# Input material
--- src/rtl/div_seq_if.sv ---
// Handshake and operand/result bundle for the sequential divider.
// The master side requests a divide and the slave side (the divider) returns the result.
interface div_seq_if #(
    parameter int unsigned WIDTH = 32
);
    logic             in_start;
    logic             in_signed;
    logic [WIDTH-1:0] in_dividend;
    logic [WIDTH-1:0] in_divisor;
    logic [WIDTH-1:0] out_quotient;
    logic [WIDTH-1:0] out_remainder;
    logic             out_busy;
    logic             out_done;
    logic             out_div_by_zero;

    modport master (
        output in_start, in_signed, in_dividend, in_divisor,
        input  out_quotient, out_remainder, out_busy, out_done, out_div_by_zero
    );

    modport slave (
        input  in_start, in_signed, in_dividend, in_divisor,
        output out_quotient, out_remainder, out_busy, out_done, out_div_by_zero
    );
endinterface

--- src/rtl/div_seq.sv ---
// Multi-cycle non-restoring divider: one add/subtract of a WIDTH+1-bit partial
// remainder per cycle, signed or unsigned, with start/busy/done handshake.
module div_seq #(
    parameter int unsigned WIDTH = 32
) (
    input logic       in_clk,
    input logic       in_reset_n,
    div_seq_if.slave  bus
);
    localparam int unsigned CntW = $clog2(WIDTH);

    typedef enum logic [1:0] {StIdle, StCalc, StFix, StDone} state_e;

    state_e           state_q, state_d;
    logic [CntW-1:0]  cnt_q, cnt_d;
    logic [WIDTH:0]   rem_q, rem_d;
    logic [WIDTH-1:0] quo_q, quo_d;
    logic [WIDTH-1:0] dsr_q, dsr_d;
    logic             qneg_q, qneg_d;
    logic             rneg_q, rneg_d;
    logic [WIDTH-1:0] q_out_q, q_out_d;
    logic [WIDTH-1:0] r_out_q, r_out_d;
    logic             busy_q, busy_d;
    logic             done_q, done_d;
    logic             dbz_q, dbz_d;

    logic             dvd_neg, dsr_neg;
    logic [WIDTH-1:0] dvd_mag, dsr_mag;
    logic [WIDTH:0]   shifted, step, fixed;

    always_comb begin
        state_d = state_q;
        cnt_d   = cnt_q;
        rem_d   = rem_q;
        quo_d   = quo_q;
        dsr_d   = dsr_q;
        qneg_d  = qneg_q;
        rneg_d  = rneg_q;
        q_out_d = q_out_q;
        r_out_d = r_out_q;
        busy_d  = busy_q;
        done_d  = 1'b0;
        dbz_d   = dbz_q;

        dvd_neg = bus.in_signed & bus.in_dividend[WIDTH-1];
        dsr_neg = bus.in_signed & bus.in_divisor[WIDTH-1];
        dvd_mag = dvd_neg ? -bus.in_dividend : bus.in_dividend;
        dsr_mag = dsr_neg ? -bus.in_divisor : bus.in_divisor;

        // Remainder sign before the shift picks subtract vs. add-back.
        shifted = {rem_q[WIDTH-1:0], quo_q[WIDTH-1]};
        step    = rem_q[WIDTH] ? shifted + {1'b0, dsr_q} : shifted - {1'b0, dsr_q};
        fixed   = rem_q[WIDTH] ? rem_q + {1'b0, dsr_q} : rem_q;

        unique case (state_q)
            StIdle: begin
                // done_q high means this is the completion cycle; starts are dropped there.
                if (bus.in_start && !done_q) begin
                    busy_d = 1'b1;
                    dbz_d  = 1'b0;
                    cnt_d  = '0;
                    rem_d  = '0;
                    quo_d  = dvd_mag;
                    dsr_d  = dsr_mag;
                    qneg_d = dvd_neg ^ dsr_neg;
                    rneg_d = dvd_neg;
                    if (bus.in_divisor == '0) begin
                        q_out_d = '1;
                        r_out_d = bus.in_dividend;
                        state_d = StDone;
                    end else begin
                        state_d = StCalc;
                    end
                end
            end
            StCalc: begin
                rem_d = step;
                quo_d = {quo_q[WIDTH-2:0], ~step[WIDTH]};
                cnt_d = cnt_q + 1'b1;
                if (cnt_q == CntW'(WIDTH - 1)) begin
                    cnt_d   = '0;
                    state_d = StFix;
                end
            end
            StFix: begin
                q_out_d = qneg_q ? -quo_q : quo_q;
                r_out_d = rneg_q ? -fixed[WIDTH-1:0] : fixed[WIDTH-1:0];
                state_d = StDone;
            end
            StDone: begin
                done_d  = 1'b1;
                busy_d  = 1'b0;
                dbz_d   = (dsr_q == '0);
                state_d = StIdle;
            end
            default: state_d = StIdle;
        endcase
    end

    always_ff @(posedge in_clk or negedge in_reset_n) begin
        if (!in_reset_n) begin
            state_q <= StIdle;
            cnt_q   <= '0;
            rem_q   <= '0;
            quo_q   <= '0;
            dsr_q   <= '0;
            qneg_q  <= 1'b0;
            rneg_q  <= 1'b0;
            q_out_q <= '0;
            r_out_q <= '0;
            busy_q  <= 1'b0;
            done_q  <= 1'b0;
            dbz_q   <= 1'b0;
        end else begin
            state_q <= state_d;
            cnt_q   <= cnt_d;
            rem_q   <= rem_d;
            quo_q   <= quo_d;
            dsr_q   <= dsr_d;
            qneg_q  <= qneg_d;
            rneg_q  <= rneg_d;
            q_out_q <= q_out_d;
            r_out_q <= r_out_d;
            busy_q  <= busy_d;
            done_q  <= done_d;
            dbz_q   <= dbz_d;
        end
    end

    assign bus.out_quotient    = q_out_q;
    assign bus.out_remainder   = r_out_q;
    assign bus.out_busy        = busy_q;
    assign bus.out_done        = done_q;
    assign bus.out_div_by_zero = dbz_q;
endmodule

--- src/flat_wrapper.sv ---
// flat-port wrapper written by rule: the top's interface ports become plain ports
module div_seq_flat 
#(
    parameter int unsigned WIDTH = 32
)
  (in_clk, in_reset_n, bus_in_start, bus_in_signed, bus_in_dividend, bus_in_divisor, bus_out_quotient, bus_out_remainder, bus_out_busy, bus_out_done, bus_out_div_by_zero);
  div_seq_if #(.WIDTH(WIDTH)) bus_i ();
  input logic in_clk;
  input logic in_reset_n;
  input wire logic [$bits(bus_i.in_start)-1:0] bus_in_start;
  input wire logic [$bits(bus_i.in_signed)-1:0] bus_in_signed;
  input wire logic [$bits(bus_i.in_dividend)-1:0] bus_in_dividend;
  input wire logic [$bits(bus_i.in_divisor)-1:0] bus_in_divisor;
  output wire logic [$bits(bus_i.out_quotient)-1:0] bus_out_quotient;
  output wire logic [$bits(bus_i.out_remainder)-1:0] bus_out_remainder;
  output wire logic [$bits(bus_i.out_busy)-1:0] bus_out_busy;
  output wire logic [$bits(bus_i.out_done)-1:0] bus_out_done;
  output wire logic [$bits(bus_i.out_div_by_zero)-1:0] bus_out_div_by_zero;
  assign bus_i.in_start = bus_in_start;
  assign bus_i.in_signed = bus_in_signed;
  assign bus_i.in_dividend = bus_in_dividend;
  assign bus_i.in_divisor = bus_in_divisor;
  assign bus_out_quotient = bus_i.out_quotient;
  assign bus_out_remainder = bus_i.out_remainder;
  assign bus_out_busy = bus_i.out_busy;
  assign bus_out_done = bus_i.out_done;
  assign bus_out_div_by_zero = bus_i.out_div_by_zero;
  div_seq #(.WIDTH(WIDTH)) u_core (.in_clk(in_clk), .in_reset_n(in_reset_n), .bus(bus_i));
endmodule
--- config.mk ---
export PLATFORM = sky130hd
export DESIGN_NAME = div_seq_flat
export DESIGN_NICKNAME = d
export VERILOG_FILES = /design/src/rtl/div_seq_if.sv /design/src/rtl/div_seq.sv /design/src/flat_wrapper.sv
export SDC_FILE = /design/constraint.sdc
export NUM_CORES = 1
export LEC_CHECK = 0
export ABC_CLOCK_PERIOD_IN_PS = 8610
export CAP_MARGIN = 20
export CORE_ASPECT_RATIO = 0.9
export CORE_UTILIZATION = 60
export DETAILED_ROUTE_END_ITERATION = 7
export GPL_ROUTABILITY_DRIVEN = 0
export GPL_TIMING_DRIVEN = 1
export PLACE_DENSITY = 0.82
export SLEW_MARGIN = 25
export SYNTH_ARGS = -nofsm -noshare
export SYNTH_HDL_FRONTEND = slang
export SYNTH_SLANG_ARGS = --single-unit
--- constraint.sdc ---
create_clock -name in_clk -period 8.61 [get_ports in_clk]
set_input_delay 1.722 -clock in_clk [delete_from_list [all_inputs] [get_ports in_clk]]
set_output_delay 1.722 -clock in_clk [all_outputs]
set_load 0.02 [all_outputs]
# Word-level counts from Yosys, hierarchy flattened

Cells that the tools add are included.

$add $sub $neg: 8
$mul: 0
Divide/modulo/power cells: 0
Magnitude comparators: 0
Eq/ne operators: 7
Shift-type cells: 0
Multiplexer cells: 28
Bitwise logic cells: 4
Reduce and logical (&&, ||, !) cells: 13

Operators with widths:

| cell                                                                     | count |
|---|---|
| 32-bit two-way mux                                                       | 10 |
| 32-bit case mux with 2 select lines                                      | 3 |
| 32-bit negator                                                           | 4 |
| 33-bit two-way mux                                                       | 2 |
| 33-bit case mux with 2 select lines                                      | 1 |
| 32-bit zero test                                                         | 2 |
| 33-bit by 32-bit adder with 33-bit output                                | 1 |
| 33-bit by 32-bit subtractor with 33-bit output                           | 1 |
| 32-bit adder                                                             | 1 |
| 5-bit two-way mux                                                        | 2 |
| 5-bit case mux with 2 select lines                                       | 1 |
| 2-bit case mux with 4 select lines                                       | 1 |
| 2-bit AND reduction                                                      | 4 |
| 2-bit two-way mux                                                        | 3 |
| 2-bit by 1-bit inequality test with 1-bit output (second input constant) | 3 |
| 2-bit nonzero test                                                       | 3 |
| 5-bit by 1-bit adder with 5-bit output (second input constant)           | 1 |
| 5-bit equality test (second input constant)                              | 1 |
| 2-bit equality test (second input constant)                              | 2 |
| 1-bit case mux with 2 select lines                                       | 2 |
| 1-bit two-way mux                                                        | 3 |
| 3-bit AND reduction                                                      | 1 |
| 1-bit AND                                                                | 2 |
| 2-bit by 1-bit equality test with 1-bit output (second input constant)   | 1 |
| 5 further kinds                                                          | 5 |

Bits in registers: 173
Latch bits: 0
RAM bits: 0
ROM bits: 0
Input port bits: 68
Output and inout port bits: 67
Memories: 0

# Logic depth before layout (Yosys ltp)

Depth after elaboration: 5
Mapped depth: 22
Depth with buffers taken out: 19

# Worst setup path before layout

No wires, ideal clock.

Path type: reg2reg
Start point: reg u_core.rem_q[32]
End point: reg u_core.rem_q[26]
Arrival: 5207 ps
Required time: 8488 ps
Setup slack: 3281 ps
Cell stages (with the launch flop): 23
Period minus slack after synthesis: 5329 ps
Path through: dfrtp_1 clkbuf_1 clkbuf_1 clkbuf_1 buf_2 buf_2 buf_2 buf_1 buf_1 nor2_1 xor2_1 ha_1 nor2b_1 o21ai_0 a21boi_0 o21ai_0 a21oi_1 o21ai_0 o31a_1 o21ai_0 o21a_1 or3_1 a32o_1

Cells in the longest elaborated chain, start to end: 2

Ends and longest elaborated chain:

| element                             | RTL line       | source |
|---|---|---|
| from (decl)                         | div_seq.sv:16  | `logic [WIDTH:0] rem_q, rem_d;` |
| from (signal assigned)              | div_seq.sv:117 | `rem_q <= rem_d;` |
| 33-bit two-way mux                  | div_seq.sv:52  | `step = rem_q[WIDTH] ? shifted + {1'b0, dsr_q} : shifted - {1'b0, dsr_q};` |
| 33-bit case mux with 2 select lines | div_seq.sv:55  | `unique case (state_q)` |

No other way between the ends.
A chain may end at the register's enable or synchronous reset.

# Worst setup path after layout

Start point: in bus_in_divisor[20]
End point: reg u_core.r_out_q[19], in the netlist u_core.bus.out_remainder[19]

Cells in the longest elaborated chain, start to end: 3

Ends and longest elaborated chain:

| element                                                    | RTL line           | source |
|---|---|---|
| from (decl)                                                | flat_wrapper.sv:13 | `input wire logic [$bits(bus_i.in_divisor)-1:0] bus_in_divisor;` |
| 32-bit zero test                                           | div_seq.sv:67      | `if (bus.in_divisor == '0) begin` |
| 2-bit by 1-bit inequality test with 1-bit output (no line) | -                  |  |
| 3-bit AND reduction (no line)                              | -                  |  |
| to (signal assigned)                                       | div_seq.sv:123     | `r_out_q <= r_out_d;` |
| to (decl)                                                  | div_seq.sv:22      | `logic [WIDTH-1:0] r_out_q, r_out_d;` |

No other way between the ends.

==> impl_metrics.env <==
export IMPL_arrival_ps=6080
export IMPL_antennaDiodeCount=0
export IMPL_end_kind="register"
export IMPL_cts_buffers=17
export IMPL_cts_tree="done"
export IMPL_synth_edf_count=0
export IMPL_crit_buf_inv=3
export IMPL_crit_family="simple AND/OR/NAND/NOR gates"
export IMPL_combPwrFrac_pct=67.0
export IMPL_die_x_um=166
export IMPL_dr_total_vias=14600
export IMPL_die_h_um=150
export IMPL_syn_nets=1994
export IMPL_wl_um=44100
export IMPL_postCtsHoldBufs=0
export IMPL_syn_avg_cell_area_sq_um=7.89
export IMPL_drt_antenna_violating_nets=0
export IMPL_drv_cap=0
export IMPL_start_kind="input port"
export IMPL_ys_warn_count=0
export IMPL_slew_violations=0
export IMPL_cts_setup_buffers=0
export IMPL_crit_slowest_cell="a21o_1"
export IMPL_grt_use_total_pct=35.5
export IMPL_drive_above_1_share_pct=4.86
export IMPL_rsz0062_at_grt="no"
export IMPL_num_rows=53
export IMPL_start_util_pct=61.8
export IMPL_cts_sinks=173
export IMPL_min_delay_path_depth=2
export IMPL_whs_ps=531
export IMPL_htree_levels=4
export IMPL_path_class="in -> reg"
export IMPL_synth_flop_cell="dfrtp_1"
export IMPL_finalHoldViolCount=0
export IMPL_gr_total_overflow=0
export IMPL_grt_pass1_wl_um=71000
export IMPL_tightestPinTransition_ps=1020
export IMPL_async_reset_ff_share_pct=100
export IMPL_cts_buffer_depth=2
export IMPL_worstHoldEndpoint="u_core.bus.out_quotient[15]"
export IMPL_critPathMaxFanout=31
export IMPL_reg2regPathDepth=17
export IMPL_core_area_sq_um=23600
export IMPL_r2r_setup_slack_ps=3600
export IMPL_synth_seq_cells=173
export IMPL_r2r_end="u_core.quo_q[0]"
export IMPL_p_per_area_nw_per_um2=454
export IMPL_max_stage_delay_ps=640
export IMPL_ioPinCount=135
export IMPL_n_fill_cell=1929
export IMPL_pwr_share_clk_pct=10.5
export IMPL_fin_skew_ps=15.8
export IMPL_slew_headroom_pct=31.7
export IMPL_clk_pin_slew_ps=80
export IMPL_grt_start_max_net_pins=101
export IMPL_dp_hpwl_um=32700
export IMPL_worstHoldStart="u_core.bus.out_quotient[15]"
export IMPL_regArea_sq_um=4330
export IMPL_synth_seq_area_share_pct=29.7
export IMPL_swShare_pct=51.8
export IMPL_drtIter0Drc=1714
export IMPL_setup_violations=0
export IMPL_drcViolationCount=10
export IMPL_cts_resized=0
export IMPL_violations="DRC"
export IMPL_hp_class="reg -> reg"
export IMPL_routed_via_density=6.54
export IMPL_synth_distinct_cells=89
export IMPL_period_share_pct=66.2
export IMPL_cp_required_ps=8980
export IMPL_ir_worst_vdd_v=0.000311
export IMPL_power_leakage_nw=7.00
export IMPL_grt_pass1_vias=13500
export IMPL_max_freq_mhz=175
export IMPL_internal_power_w=0.00365
export IMPL_p_sw_w=0.00393
export IMPL_antenna_found_initial=0
export IMPL_r2r_start="u_core.dsr_q[8]"
export IMPL_p_seq_share_pct=22.5
export IMPL_multiInputGateArea_sq_um=9700
export IMPL_root_buffer="clkbuf_16"
export IMPL_cp_cell_sequence="clkdlybuf4s50_1 > or4_1 > or3_1 > nor3_1 > nand2b_1 > nor2_1 > nand3_1 > nor3_1 > buf_4 > a21o_1 > buf_4 > a21oi_1 > a21oi_1 > a21o_1"
export IMPL_outcome="finished with violations"
export IMPL_syn2layout_area_growth_pct=14.4
export IMPL_synth_cells=1850
export IMPL_layout_nets=2064
export IMPL_fin_tns_setup_ps=0
export IMPL_wl_per_cell_um=19.7
export IMPL_layout_min_cycle_time_ps=5700
export IMPL_dieArea_sq_um=25000
export IMPL_syn_area_sq_um=14600
export IMPL_drtPass1Iterations=8
export IMPL_clock_latency_ps=450
export IMPL_portBuffers=134
power by group through the flow:
stage          sequential, W  combinational (W)  clock (W)
3_5_place_dp         0.00170            0.00492          0
2_1_floorplan        0.00169            0.00357          0
3_3_place_gp         0.00169            0.00475          0
4_1_cts              0.00169            0.00496   0.000797
6_report             0.00171            0.00508   0.000796
5_1_grt              0.00175            0.00558   0.000825
registers in the layout, indices dropped and copies added (netlist names):
signal and flops:
u_core.rem_q 33, u_core.bus.out_quotient 32, u_core.bus.out_remainder 32, u_core.dsr_q 32, u_core.quo_q 32, u_core.cnt_q 5, u_core.state_q 2, u_core.bus.out_busy 1
u_core.bus.out_div_by_zero 1, u_core.bus.out_done 1, u_core.qneg_q 1, u_core.rneg_q 1
worst reg2reg max path, cell delays in order (launching register included):
cell	delay (ps)
dfrtp_1	450
or4_1	600
nor4_1	300
nand2_1	210
nor4_1	530
nor2b_1	240
nor2b_1	360
a21oi_1	140
xor2_1	170
ha_1	360
nand2_1	110
nand2_1	60
a21o_1	160
a21oi_1	190
nand3b_1	90
o21ai_0	540
mux2i_1	260
o211ai_1	100
cell usage in the layout, fill, tap and decap left out, types with 9 or more instances in the layout:
cell / instances
o41ai_1: 9
ha_1: 73
a31oi_1: 13
o21a_1: 16
and2_1: 12
nand2b_1: 20
nand2_1: 191
inv_1: 53
a21o_1: 46
or3_1: 27
xor2_1: 100
clkdlybuf4s50_1: 133
mux2i_1: 26
nor2b_1: 13
buf_4: 14
o31ai_1: 32
or4_1: 19
xnor2_1: 71
nor4_1: 16
nor3_1: 46
nor2_1: 160
dfrtp_1: 172
a211o_1: 9
a211oi_1: 12
clkbuf_16: 17
a21oi_1: 199
o21ai_0: 197
nor3b_1: 9
and3_1: 14
nand3_1: 34
nand4_1: 12
area by class of cell:
type                            instances  area share (%)
Timing Repair Buffer                  150            8.95
Tap cell                              302            2.26
Clock inverter                         14            1.02
Multi-Input combinational cell       1525            58.1
Sequential cell                       173            25.9
Clock buffer                           18            2.57
Inverter                               53            1.19
stage by stage:
step	cell area (sq um)	total power (W)	std cells	setup WS (ps)	util, %
2_1_floorplan	14600	0.00527	1850	3280	-
3_3_place_gp	16000	0.00643	2201	2730	68.0
3_5_place_dp	16000	0.00662	2201	2550	68.0
4_1_cts	16600	0.00745	2233	2960	70.5
5_1_grt	16700	0.00816	2235	2580	70.7
6_report	16700	0.00758	2235	2910	70.7
Yosys cell counts (all sizes together) (19+ instances only):
| library cell | n | area share [%] |
|---|---|---|
| inv | 53 | 1.4 |
| clkbuf | 68 | 1.8 |
| nand2 | 194 | 5.0 |
| or4 | 19 | 0.98 |
| o31ai | 33 | 1.7 |
| nor3 | 46 | 1.6 |
| a21o | 46 | 2.4 |
| o21ai | 200 | 6.9 |
| ha | 74 | 6.3 |
| or3 | 28 | 1.2 |
| nor4 | 19 | 1.0 |
| a21oi | 203 | 7.0 |
| buf | 31 | 1.0 |
| mux2i | 26 | 1.8 |
| xnor2 | 71 | 4.3 |
| nor2 | 160 | 4.1 |
| dfrtp | 173 | 30 |
| nand3 | 37 | 1.4 |
| xor2 | 100 | 6.0 |
| nand2b | 20 | 0.86 |
how the worst max path moves through the flow:
stage / startpoint / cells past startpoint / slack, ps / end
detailed placement: bus_in_divisor[20] / 14 / 2550 / u_core.bus.out_remainder[25]
floorplan: u_core.rem_q[32] / 22 / 3280 / u_core.rem_q[26]
global route: bus_in_divisor[20] / 14 / 2580 / u_core.bus.out_remainder[15]
CTS: bus_in_divisor[20] / 14 / 2960 / u_core.bus.out_remainder[19]
finish: bus_in_divisor[20] / 14 / 2910 / u_core.bus.out_remainder[19]
global placement: bus_in_divisor[20] / 14 / 2730 / u_core.bus.out_remainder[15]
layer usage:
layer	track usage, %	wire length [um]	part of all wire, %	vias to the layer above
li1	-	-	-	6861
met1	48.6	18700	42	6852
met2	56.5	19800	45	752
met3	4.55	3790	8.6	145
met4	15.6	1810	4.1	0
met5	0	0	0	-
kinds of logic (layout without fill, tap and decap cells):
kind of cell / Yosys count / after routing / synth area share (%)
AO/OA/AOI/OAI: 639 / 639 / 26.9
XOR/XNOR: 171 / 171 / 10.3
adder cells (fa/ha/maj): 76 / 76 / 6.62
buffers and inverters: 152 / 235 / 4.12
flip-flops: 173 / 173 / 29.7
multiplexers: 29 / 29 / 2.01
AND/OR/NAND/NOR: 610 / 610 / 20.4
Power figures use the tool's default switching activity.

# Assignment
Quote the listing word for word from its first line through the line in which "a WIDTH+1-bit partial" appears.

# The answer
--- src/rtl/div_seq_if.sv ---
// Handshake and operand/result bundle for the sequential divider.
// The master side requests a divide and the slave side (the divider) returns the result.
interface div_seq_if #(
    parameter int unsigned WIDTH = 32
);
    logic             in_start;
    logic             in_signed;
    logic [WIDTH-1:0] in_dividend;
    logic [WIDTH-1:0] in_divisor;
    logic [WIDTH-1:0] out_quotient;
    logic [WIDTH-1:0] out_remainder;
    logic             out_busy;
    logic             out_done;
    logic             out_div_by_zero;

    modport master (
        output in_start, in_signed, in_dividend, in_divisor,
        input  out_quotient, out_remainder, out_busy, out_done, out_div_by_zero
    );

    modport slave (
        input  in_start, in_signed, in_dividend, in_divisor,
        output out_quotient, out_remainder, out_busy, out_done, out_div_by_zero
    );
endinterface

--- src/rtl/div_seq.sv ---
// Multi-cycle non-restoring divider: one add/subtract of a WIDTH+1-bit partial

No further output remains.